Using the data that follows, state the number of lines holding the word "class", and give no other output.

* Collected data *
▶

### src/ovs_uart_pkg.sv
// ---------------------------------------------------------------------------
// ovs_uart_pkg
// Shared codes, widths and constants of the oversampled UART transceiver.
// ---------------------------------------------------------------------------
package ovs_uart_pkg;

	// Field widths of the request and result channels
	localparam int KIND_W = 3;
	localparam int BYTE_W = 8;
	localparam int FLAG_IDX_W = 2;
	localparam int FLAG_W = 4;
	localparam int BIT_IDX_W = 3;
	localparam int BIT_CNT_W = 4;
	localparam int PHASE_W = 3;

	typedef logic [KIND_W-1:0] kind_t;
	typedef logic [BYTE_W-1:0] byte_t;
	typedef logic [FLAG_IDX_W-1:0] flag_idx_t;
	typedef logic [FLAG_W-1:0] flag_vec_t;
	typedef logic [PHASE_W-1:0] phase_t;
	typedef logic [BIT_CNT_W-1:0] bit_cnt_t;
	typedef logic [BIT_IDX_W-1:0] bit_idx_t;

	// Request kinds
	localparam kind_t KIND_TICK = 3'd0;
	localparam kind_t KIND_WRITE = 3'd1;
	localparam kind_t KIND_READ = 3'd2;
	localparam kind_t KIND_PEEK = 3'd3;
	localparam kind_t KIND_RX_EN = 3'd4;
	localparam kind_t KIND_ABORT_TX = 3'd5;
	localparam kind_t KIND_ABORT_RX = 3'd6;
	localparam kind_t KIND_CLR_FLAG = 3'd7;

	// Flag bit positions
	localparam int FLAG_TX_EMPTY = 0;
	localparam int FLAG_RX_BYTE = 1;
	localparam int FLAG_RX_FULL = 2;
	localparam int FLAG_TX_FULL = 3;

	// Oversampling and framing
	localparam phase_t PHASE_LAST = 3'd4;
	localparam phase_t SAMPLE_OFFSET = 3'd2;
	localparam phase_t TX_PHASE = 3'd0;
	localparam bit_cnt_t STOP_BIT = 4'd9;

	// How the transmit line is set by one request
	typedef logic [1:0] line_mode_t;
	localparam line_mode_t LINE_HOLD = 2'd0;
	localparam line_mode_t LINE_LOW = 2'd1;
	localparam line_mode_t LINE_HIGH = 2'd2;
	localparam line_mode_t LINE_DATA = 2'd3;

	localparam int DEFAULT_FIFO_DEPTH = 64;

endpackage
`config.mk`:
```
export PLATFORM = sky130hd
export DESIGN_NAME = three_stacks_shared_store_flat
export DESIGN_NICKNAME = d
export VERILOG_FILES = /design/src/tss_pkg.sv /design/src/tss_if.sv /design/src/tss_cell.sv /design/src/tss_bound.sv /design/src/three_stacks_shared_store.sv /design/src/flat_wrapper.sv
export SDC_FILE = /design/constraint.sdc
export NUM_CORES = 2
export LEC_CHECK = 0
export ABC_AREA = 1
export ABC_CLOCK_PERIOD_IN_PS = 5600
export BUFFER_PORTS_ARGS = -buffer_cell sky130_fd_sc_hd__clkbuf_2
export CAP_MARGIN = 10
export CORE_ASPECT_RATIO = 1.75
export CORE_MARGIN = 3
export CORE_UTILIZATION = 25
export DETAILED_ROUTE_END_ITERATION = 10
export PLACE_DENSITY = 0.47
export SYNTH_ARGS = -nofsm -noshare
export SYNTH_HDL_FRONTEND = slang
export SYNTH_SLANG_ARGS = --single-unit
```
`constraint.sdc`:
```
create_clock -name i_clk -period 5.6 [get_ports i_clk]
set_input_delay 0.84 -clock i_clk [delete_from_list [all_inputs] [get_ports i_clk]]
set_output_delay 0.84 -clock i_clk [all_outputs]
set_load 0.1 [all_outputs]
```
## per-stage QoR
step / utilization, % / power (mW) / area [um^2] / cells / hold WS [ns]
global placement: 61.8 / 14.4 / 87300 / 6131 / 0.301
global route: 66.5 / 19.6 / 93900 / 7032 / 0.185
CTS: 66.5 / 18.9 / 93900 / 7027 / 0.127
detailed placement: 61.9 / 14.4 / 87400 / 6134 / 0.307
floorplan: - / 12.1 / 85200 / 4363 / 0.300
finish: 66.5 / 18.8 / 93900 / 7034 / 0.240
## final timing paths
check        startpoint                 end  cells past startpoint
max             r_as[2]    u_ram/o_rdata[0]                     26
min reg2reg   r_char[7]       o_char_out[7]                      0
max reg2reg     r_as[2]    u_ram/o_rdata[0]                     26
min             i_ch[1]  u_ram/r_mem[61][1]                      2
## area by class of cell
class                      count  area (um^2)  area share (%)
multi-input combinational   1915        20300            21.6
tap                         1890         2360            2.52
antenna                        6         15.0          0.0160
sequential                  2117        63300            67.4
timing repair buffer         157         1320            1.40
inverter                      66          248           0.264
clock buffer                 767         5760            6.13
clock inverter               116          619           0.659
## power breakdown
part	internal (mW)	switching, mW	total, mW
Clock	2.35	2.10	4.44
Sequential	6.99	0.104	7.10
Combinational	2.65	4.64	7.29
**src/hdl/imfs_ram.sv**
```systemverilog
// Generic single-port RAM with registered read data.
// No dependencies.
`default_nettype none

module imfs_ram #(
  parameter int WIDTH = 8,
  parameter int DEPTH = 16
) (
  input  logic                     clk_i,
  input  logic                     we_i,
  input  logic                     re_i,
  input  logic [$clog2(DEPTH)-1:0] addr_i,
  input  logic [WIDTH-1:0]         wdata_i,
  output logic [WIDTH-1:0]         rdata_o
);

  logic [WIDTH-1:0] mem_q [DEPTH];
  logic [WIDTH-1:0] rdata_q;

  always_ff @(posedge clk_i) begin
    if (we_i) begin
      mem_q[addr_i] <= wdata_i;
    end
    if (re_i) begin
      rdata_q <= mem_q[addr_i];
    end
  end

  assign rdata_o = rdata_q;

endmodule

`default_nettype wire

```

◀

* RESULT BELOW *
2